* **WHAT THE EXERCISE ASKS**: Could you reproduce, word for word, everything below from the line containing "a21oi_1 | 3 |" down to the line containing "stage / Combinational", with both of those lines included and no others?

- Opening Delimiter -

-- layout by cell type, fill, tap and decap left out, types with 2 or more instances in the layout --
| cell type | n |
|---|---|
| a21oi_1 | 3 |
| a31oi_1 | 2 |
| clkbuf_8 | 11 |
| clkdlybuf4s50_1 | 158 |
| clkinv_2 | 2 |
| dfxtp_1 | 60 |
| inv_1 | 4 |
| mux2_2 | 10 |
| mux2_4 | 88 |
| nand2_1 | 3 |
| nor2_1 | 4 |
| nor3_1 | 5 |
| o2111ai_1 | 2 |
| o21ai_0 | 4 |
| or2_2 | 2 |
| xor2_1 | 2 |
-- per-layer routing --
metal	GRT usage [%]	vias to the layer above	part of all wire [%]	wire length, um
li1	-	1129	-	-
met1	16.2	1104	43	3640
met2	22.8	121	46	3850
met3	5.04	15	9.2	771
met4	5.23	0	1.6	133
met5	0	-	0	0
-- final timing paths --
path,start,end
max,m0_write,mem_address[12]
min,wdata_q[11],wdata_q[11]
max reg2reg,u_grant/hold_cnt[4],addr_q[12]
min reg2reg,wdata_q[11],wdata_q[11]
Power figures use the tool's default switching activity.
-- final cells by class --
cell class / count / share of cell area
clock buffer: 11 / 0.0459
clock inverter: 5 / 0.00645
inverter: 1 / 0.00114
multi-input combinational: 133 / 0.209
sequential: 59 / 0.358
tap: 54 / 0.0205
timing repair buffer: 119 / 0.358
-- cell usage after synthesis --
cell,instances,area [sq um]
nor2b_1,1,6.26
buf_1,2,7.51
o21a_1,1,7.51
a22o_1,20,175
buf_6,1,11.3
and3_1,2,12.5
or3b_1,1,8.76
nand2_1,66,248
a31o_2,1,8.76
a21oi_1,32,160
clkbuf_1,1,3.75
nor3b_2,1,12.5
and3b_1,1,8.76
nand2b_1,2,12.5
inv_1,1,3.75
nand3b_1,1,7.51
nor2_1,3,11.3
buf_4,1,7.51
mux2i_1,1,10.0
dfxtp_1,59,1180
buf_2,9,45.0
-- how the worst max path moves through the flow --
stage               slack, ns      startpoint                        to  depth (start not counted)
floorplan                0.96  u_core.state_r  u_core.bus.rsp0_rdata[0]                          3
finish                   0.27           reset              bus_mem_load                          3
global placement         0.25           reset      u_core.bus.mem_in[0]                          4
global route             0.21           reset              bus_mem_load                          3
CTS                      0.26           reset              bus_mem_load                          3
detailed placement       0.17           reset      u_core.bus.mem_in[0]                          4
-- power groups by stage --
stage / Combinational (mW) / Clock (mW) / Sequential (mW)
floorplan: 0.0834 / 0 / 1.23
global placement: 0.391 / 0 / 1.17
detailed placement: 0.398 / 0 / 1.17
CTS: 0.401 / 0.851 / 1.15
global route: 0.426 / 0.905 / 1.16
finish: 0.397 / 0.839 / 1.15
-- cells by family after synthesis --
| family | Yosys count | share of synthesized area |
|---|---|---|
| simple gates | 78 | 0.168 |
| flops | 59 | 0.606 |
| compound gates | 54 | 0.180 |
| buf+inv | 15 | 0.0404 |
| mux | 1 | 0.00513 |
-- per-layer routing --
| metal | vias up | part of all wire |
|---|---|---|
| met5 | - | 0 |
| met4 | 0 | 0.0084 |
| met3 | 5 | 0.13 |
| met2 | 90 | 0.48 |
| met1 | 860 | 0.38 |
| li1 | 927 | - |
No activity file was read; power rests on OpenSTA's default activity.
**src/rtl/axis_sync_fifo_param_if.sv**
```systemverilog
// AXI-Stream handshake bundle for axis_sync_fifo_param; tlast present when AXIS_FIFO_TLAST_EN is defined.
interface axis_sync_fifo_param_if #(
  parameter int unsigned DATA_W = 256
) ();
  logic              tvalid;
  logic              tready;
  logic [DATA_W-1:0] tdata;
`ifdef AXIS_FIFO_TLAST_EN
  logic              tlast;

  modport master (output tvalid, output tdata, output tlast, input tready);
  modport slave  (input tvalid, input tdata, input tlast, output tready);
`else
  modport master (output tvalid, output tdata, input tready);
  modport slave  (input tvalid, input tdata, output tready);
`endif
endinterface

```
**src/rtl/axis_sync_fifo_param.sv**
```systemverilog
// Single-clock AXI-Stream FIFO: DEPTH-1 entry memory plus a registered FWFT output stage.
// Optional tlast sideband enabled by defining AXIS_FIFO_TLAST_EN.
module axis_sync_fifo_param #(
  parameter int unsigned DATA_W     = 256,
  parameter int unsigned DEPTH_LOG2 = 4,
  parameter int unsigned AF_TH      = 12,
  parameter int unsigned AE_TH      = 2
) (
  input  logic                     axis_clk,
  input  logic                     rst,
  axis_sync_fifo_param_if.slave    s_axis,
  axis_sync_fifo_param_if.master   m_axis,
  output logic [DEPTH_LOG2:0]      level,
  output logic                     almost_full,
  output logic                     almost_empty
);

  localparam int unsigned DEPTH     = 1 << DEPTH_LOG2;
  localparam int unsigned MEM_DEPTH = DEPTH - 1;
  localparam int unsigned PTR_W     = DEPTH_LOG2;
  localparam int unsigned LVL_W     = DEPTH_LOG2 + 1;
`ifdef AXIS_FIFO_TLAST_EN
  localparam int unsigned ENT_W     = DATA_W + 1;
`else
  localparam int unsigned ENT_W     = DATA_W;
`endif

  logic [ENT_W-1:0] mem [MEM_DEPTH];

  logic [PTR_W-1:0] wr_ptr_q, wr_ptr_d;
  logic [PTR_W-1:0] rd_ptr_q, rd_ptr_d;
  logic [LVL_W-1:0] level_d;
  logic             tready_q;
  logic             out_valid_q, out_valid_d;
  logic [ENT_W-1:0] out_q, out_d;

  logic             push_c, pop_c, load_c, mem_rd_c, mem_wr_c;
  logic [LVL_W-1:0] mem_cnt_c;
  logic [ENT_W-1:0] s_entry_c;

  // Pointers wrap modulo the memory depth, which is not a power of two.
  function automatic logic [PTR_W-1:0] ptr_inc(input logic [PTR_W-1:0] p);
    return (p == PTR_W'(MEM_DEPTH - 1)) ? '0 : p + PTR_W'(1);
  endfunction

`ifdef AXIS_FIFO_TLAST_EN
  assign s_entry_c = {s_axis.tlast, s_axis.tdata};
  assign m_axis.tlast = out_q[DATA_W];
`else
  assign s_entry_c = s_axis.tdata;
`endif

  assign s_axis.tready = tready_q;
  assign m_axis.tvalid = out_valid_q;
  assign m_axis.tdata  = out_q[DATA_W-1:0];

  // Next-state: output stage refills from memory, or straight from the input when memory is empty.
  always_comb begin
    push_c      = s_axis.tvalid && tready_q;
    pop_c       = out_valid_q && m_axis.tready;
    load_c      = !out_valid_q || pop_c;
    mem_cnt_c   = level - LVL_W'(out_valid_q);
    mem_rd_c    = load_c && (mem_cnt_c != '0);
    mem_wr_c    = push_c && !(load_c && (mem_cnt_c == '0));
    out_valid_d = out_valid_q;
    out_d       = out_q;
    if (mem_rd_c) begin
      out_valid_d = 1'b1;
      out_d       = mem[rd_ptr_q];
    end else if (load_c) begin
      out_valid_d = push_c;
      if (push_c) out_d = s_entry_c;
    end
    rd_ptr_d = mem_rd_c ? ptr_inc(rd_ptr_q) : rd_ptr_q;
    wr_ptr_d = mem_wr_c ? ptr_inc(wr_ptr_q) : wr_ptr_q;
    level_d  = level + LVL_W'(push_c) - LVL_W'(pop_c);
  end

  always_ff @(posedge axis_clk or negedge rst) begin
    if (!rst) begin
      wr_ptr_q     <= '0;
      rd_ptr_q     <= '0;
      level        <= '0;
      tready_q     <= 1'b0;
      out_valid_q  <= 1'b0;
      out_q        <= '0;
      almost_full  <= 1'b0;
      almost_empty <= 1'b1;
    end else begin
      wr_ptr_q     <= wr_ptr_d;
      rd_ptr_q     <= rd_ptr_d;
      level        <= level_d;
      tready_q     <= level_d < LVL_W'(DEPTH);
      out_valid_q  <= out_valid_d;
      out_q        <= out_d;
      almost_full  <= level_d >= LVL_W'(AF_TH);
      almost_empty <= level_d <= LVL_W'(AE_TH);
    end
  end

  // Storage array carries no reset; validity is tracked by level.
  always_ff @(posedge axis_clk) begin
    if (mem_wr_c) mem[wr_ptr_q] <= s_entry_c;
  end

endmodule
```
**src/flat_wrapper.sv**
```systemverilog
// flat-port wrapper written by rule: the top's interface ports become plain ports
module axis_sync_fifo_param_flat 
#(
  parameter int unsigned DATA_W     = 256,
  parameter int unsigned DEPTH_LOG2 = 4,
  parameter int unsigned AF_TH      = 12,
  parameter int unsigned AE_TH      = 2
)
  (axis_clk, rst, level, almost_full, almost_empty, s_axis_tvalid, s_axis_tdata, s_axis_tready, m_axis_tvalid, m_axis_tdata, m_axis_tready);
  axis_sync_fifo_param_if #(.DATA_W(DATA_W)) s_axis_i ();
  axis_sync_fifo_param_if #(.DATA_W(DATA_W)) m_axis_i ();
  input  logic axis_clk;
  input  logic rst;
  output logic [DEPTH_LOG2:0] level;
  output logic almost_full;
  output logic almost_empty;
  input wire logic [$bits(s_axis_i.tvalid)-1:0] s_axis_tvalid;
  input wire logic [$bits(s_axis_i.tdata)-1:0] s_axis_tdata;
  output wire logic [$bits(s_axis_i.tready)-1:0] s_axis_tready;
  output wire logic [$bits(m_axis_i.tvalid)-1:0] m_axis_tvalid;
  output wire logic [$bits(m_axis_i.tdata)-1:0] m_axis_tdata;
  input wire logic [$bits(m_axis_i.tready)-1:0] m_axis_tready;
  assign s_axis_i.tvalid = s_axis_tvalid;
  assign s_axis_i.tdata = s_axis_tdata;
  assign s_axis_tready = s_axis_i.tready;
  assign m_axis_tvalid = m_axis_i.tvalid;
  assign m_axis_tdata = m_axis_i.tdata;
  assign m_axis_i.tready = m_axis_tready;
  axis_sync_fifo_param #(.DATA_W(DATA_W), .DEPTH_LOG2(DEPTH_LOG2), .AF_TH(AF_TH), .AE_TH(AE_TH)) u_core (.axis_clk(axis_clk), .rst(rst), .s_axis(s_axis_i), .m_axis(m_axis_i), .level(level), .almost_full(almost_full), .almost_empty(almost_empty));
endmodule
```
## config.mk

```make
export PLATFORM = sky130hd
export DESIGN_NAME = uart_rx_line_fifo
export DESIGN_NICKNAME = d
export VERILOG_FILES = /design/src/rtl/uart_pkg.sv /design/src/rtl/line_fifo_mem.sv /design/src/rtl/uart_rx_line_fifo.sv
export SDC_FILE = /design/constraint.sdc
export NUM_CORES = 1
export LEC_CHECK = 0
export CORE_ASPECT_RATIO = 1.5
export CORE_MARGIN = 2
export CORE_UTILIZATION = 45
export CTS_CLUSTER_DIAMETER = 30
export DETAILED_ROUTE_END_ITERATION = 6
export PLACE_DENSITY_LB_ADDON = 0.15
export SLEW_MARGIN = 10
export SYNTH_ARGS = -nofsm -noshare
export SYNTH_HDL_FRONTEND = slang
export SYNTH_SLANG_ARGS = --single-unit
export TNS_END_PERCENT = 10
```

## constraint.sdc

```tcl
create_clock -name clk -period 3.35 [get_ports clk]
set_input_delay 0.67 -clock clk [delete_from_list [all_inputs] [get_ports clk]]
set_output_delay 0.67 -clock clk [all_outputs]
set_load 0.01 [all_outputs]
```
**src/rtl/stopwatch_pkg.sv**
```systemverilog
// Shared types and limits for the stopwatch timekeeping core.
package stopwatch_pkg;

  localparam int unsigned DIGIT_W  = 5;
  localparam int unsigned ONES_MAX = 9;
  localparam int unsigned TENS_MAX = 5;

  typedef enum logic [1:0] {
    ST_RUN    = 2'd0,
    ST_PAUSE  = 2'd1,
    ST_ADJUST = 2'd2
  } state_t;

endpackage

```
**src/rtl/bcd_mod60.sv**
```systemverilog
// Two-digit BCD field counting 00..MAX_VAL; carry_out flags the wrap in the same cycle.
module bcd_mod60
  import stopwatch_pkg::*;
#(
  parameter int unsigned W       = stopwatch_pkg::DIGIT_W,
  parameter int unsigned MAX_VAL = 59
) (
  input  logic         clk,
  input  logic         rst_n,
  input  logic         inc,
  input  logic         clear,
  output logic [W-1:0] tens,
  output logic [W-1:0] ones,
  output logic         carry_out
);

  localparam int unsigned TENS_TOP = MAX_VAL / 10;
  localparam int unsigned ONES_TOP = MAX_VAL % 10;

  logic at_top;

  assign at_top    = (tens == W'(TENS_TOP)) && (ones == W'(ONES_TOP));
  assign carry_out = inc && at_top;

  always_ff @(posedge clk or negedge rst_n) begin
    if (!rst_n) begin
      tens <= '0;
      ones <= '0;
    end else if (clear) begin
      tens <= '0;
      ones <= '0;
    end else if (inc) begin
      if (at_top) begin
        tens <= '0;
        ones <= '0;
      end else if (ones == W'(ONES_MAX)) begin
        ones <= '0;
        tens <= tens + W'(1);
      end else begin
        ones <= ones + W'(1);
      end
    end
  end

endmodule

```
**src/rtl/stopwatch_counter.sv**
```systemverilog
// MM:SS stopwatch core: run/pause/adjust FSM steering increments into two BCD mod-60 fields.
module stopwatch_counter
  import stopwatch_pkg::*;
#(
  parameter int unsigned DIGIT_W = stopwatch_pkg::DIGIT_W,
  parameter int unsigned MAX_VAL = 59
) (
  input  logic               clk,
  input  logic               btn_reset,
  input  logic               tick_1hz,
  input  logic               tick_adj,
  input  logic               btn_pause,
  input  logic               adj,
  input  logic [2:0]         adj_sel,
  output logic [DIGIT_W-1:0] min_l,
  output logic [DIGIT_W-1:0] min_r,
  output logic [DIGIT_W-1:0] sec_l,
  output logic [DIGIT_W-1:0] sec_r,
  output logic               running
);

  state_t state_q;
  state_t state_d;
  logic   sec_inc;
  logic   min_inc;
  logic   sec_carry;
  logic   min_carry;
  logic   unused_sel;

  assign unused_sel = ^adj_sel[2:1];

  always_ff @(posedge clk or negedge btn_reset) begin
    if (!btn_reset) begin
      state_q <= ST_PAUSE;
      running <= 1'b0;
    end else begin
      state_q <= state_d;
      running <= (state_d == ST_RUN);
    end
  end

  // Adjust wins over pause; ticks are qualified by the current state, not the next.
  always_comb begin
    state_d = state_q;
    sec_inc = 1'b0;
    min_inc = 1'b0;
    case (state_q)
      ST_RUN: begin
        sec_inc = tick_1hz;
        min_inc = sec_carry;
        if (btn_pause) state_d = ST_PAUSE;
      end
      ST_PAUSE: begin
        if (btn_pause) state_d = ST_RUN;
      end
      ST_ADJUST: begin
        sec_inc = tick_adj && !adj_sel[0];
        min_inc = tick_adj && adj_sel[0];
        state_d = ST_PAUSE;
      end
      default: state_d = ST_PAUSE;
    endcase
    if (adj) state_d = ST_ADJUST;
  end

  bcd_mod60 #(.W(DIGIT_W), .MAX_VAL(MAX_VAL)) u_sec (
    .clk       (clk),
    .rst_n     (btn_reset),
    .inc       (sec_inc),
    .clear     (1'b0),
    .tens      (sec_l),
    .ones      (sec_r),
    .carry_out (sec_carry)
  );

  // Minute wrap at 59:59 is silent; its carry is intentionally dropped.
  bcd_mod60 #(.W(DIGIT_W), .MAX_VAL(MAX_VAL)) u_min (
    .clk       (clk),
    .rst_n     (btn_reset),
    .inc       (min_inc),
    .clear     (1'b0),
    .tens      (min_l),
    .ones      (min_r),
    .carry_out (min_carry)
  );

  logic unused_carry;
  assign unused_carry = min_carry;

endmodule

```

- Closing Delimiter -

* **EXERCISE OUTPUT**:
| a21oi_1 | 3 |
| a31oi_1 | 2 |
| clkbuf_8 | 11 |
| clkdlybuf4s50_1 | 158 |
| clkinv_2 | 2 |
| dfxtp_1 | 60 |
| inv_1 | 4 |
| mux2_2 | 10 |
| mux2_4 | 88 |
| nand2_1 | 3 |
| nor2_1 | 4 |
| nor3_1 | 5 |
| o2111ai_1 | 2 |
| o21ai_0 | 4 |
| or2_2 | 2 |
| xor2_1 | 2 |
-- per-layer routing --
metal	GRT usage [%]	vias to the layer above	part of all wire [%]	wire length, um
li1	-	1129	-	-
met1	16.2	1104	43	3640
met2	22.8	121	46	3850
met3	5.04	15	9.2	771
met4	5.23	0	1.6	133
met5	0	-	0	0
-- final timing paths --
path,start,end
max,m0_write,mem_address[12]
min,wdata_q[11],wdata_q[11]
max reg2reg,u_grant/hold_cnt[4],addr_q[12]
min reg2reg,wdata_q[11],wdata_q[11]
Power figures use the tool's default switching activity.
-- final cells by class --
cell class / count / share of cell area
clock buffer: 11 / 0.0459
clock inverter: 5 / 0.00645
inverter: 1 / 0.00114
multi-input combinational: 133 / 0.209
sequential: 59 / 0.358
tap: 54 / 0.0205
timing repair buffer: 119 / 0.358
-- cell usage after synthesis --
cell,instances,area [sq um]
nor2b_1,1,6.26
buf_1,2,7.51
o21a_1,1,7.51
a22o_1,20,175
buf_6,1,11.3
and3_1,2,12.5
or3b_1,1,8.76
nand2_1,66,248
a31o_2,1,8.76
a21oi_1,32,160
clkbuf_1,1,3.75
nor3b_2,1,12.5
and3b_1,1,8.76
nand2b_1,2,12.5
inv_1,1,3.75
nand3b_1,1,7.51
nor2_1,3,11.3
buf_4,1,7.51
mux2i_1,1,10.0
dfxtp_1,59,1180
buf_2,9,45.0
-- how the worst max path moves through the flow --
stage               slack, ns      startpoint                        to  depth (start not counted)
floorplan                0.96  u_core.state_r  u_core.bus.rsp0_rdata[0]                          3
finish                   0.27           reset              bus_mem_load                          3
global placement         0.25           reset      u_core.bus.mem_in[0]                          4
global route             0.21           reset              bus_mem_load                          3
CTS                      0.26           reset              bus_mem_load                          3
detailed placement       0.17           reset      u_core.bus.mem_in[0]                          4
-- power groups by stage --
stage / Combinational (mW) / Clock (mW) / Sequential (mW)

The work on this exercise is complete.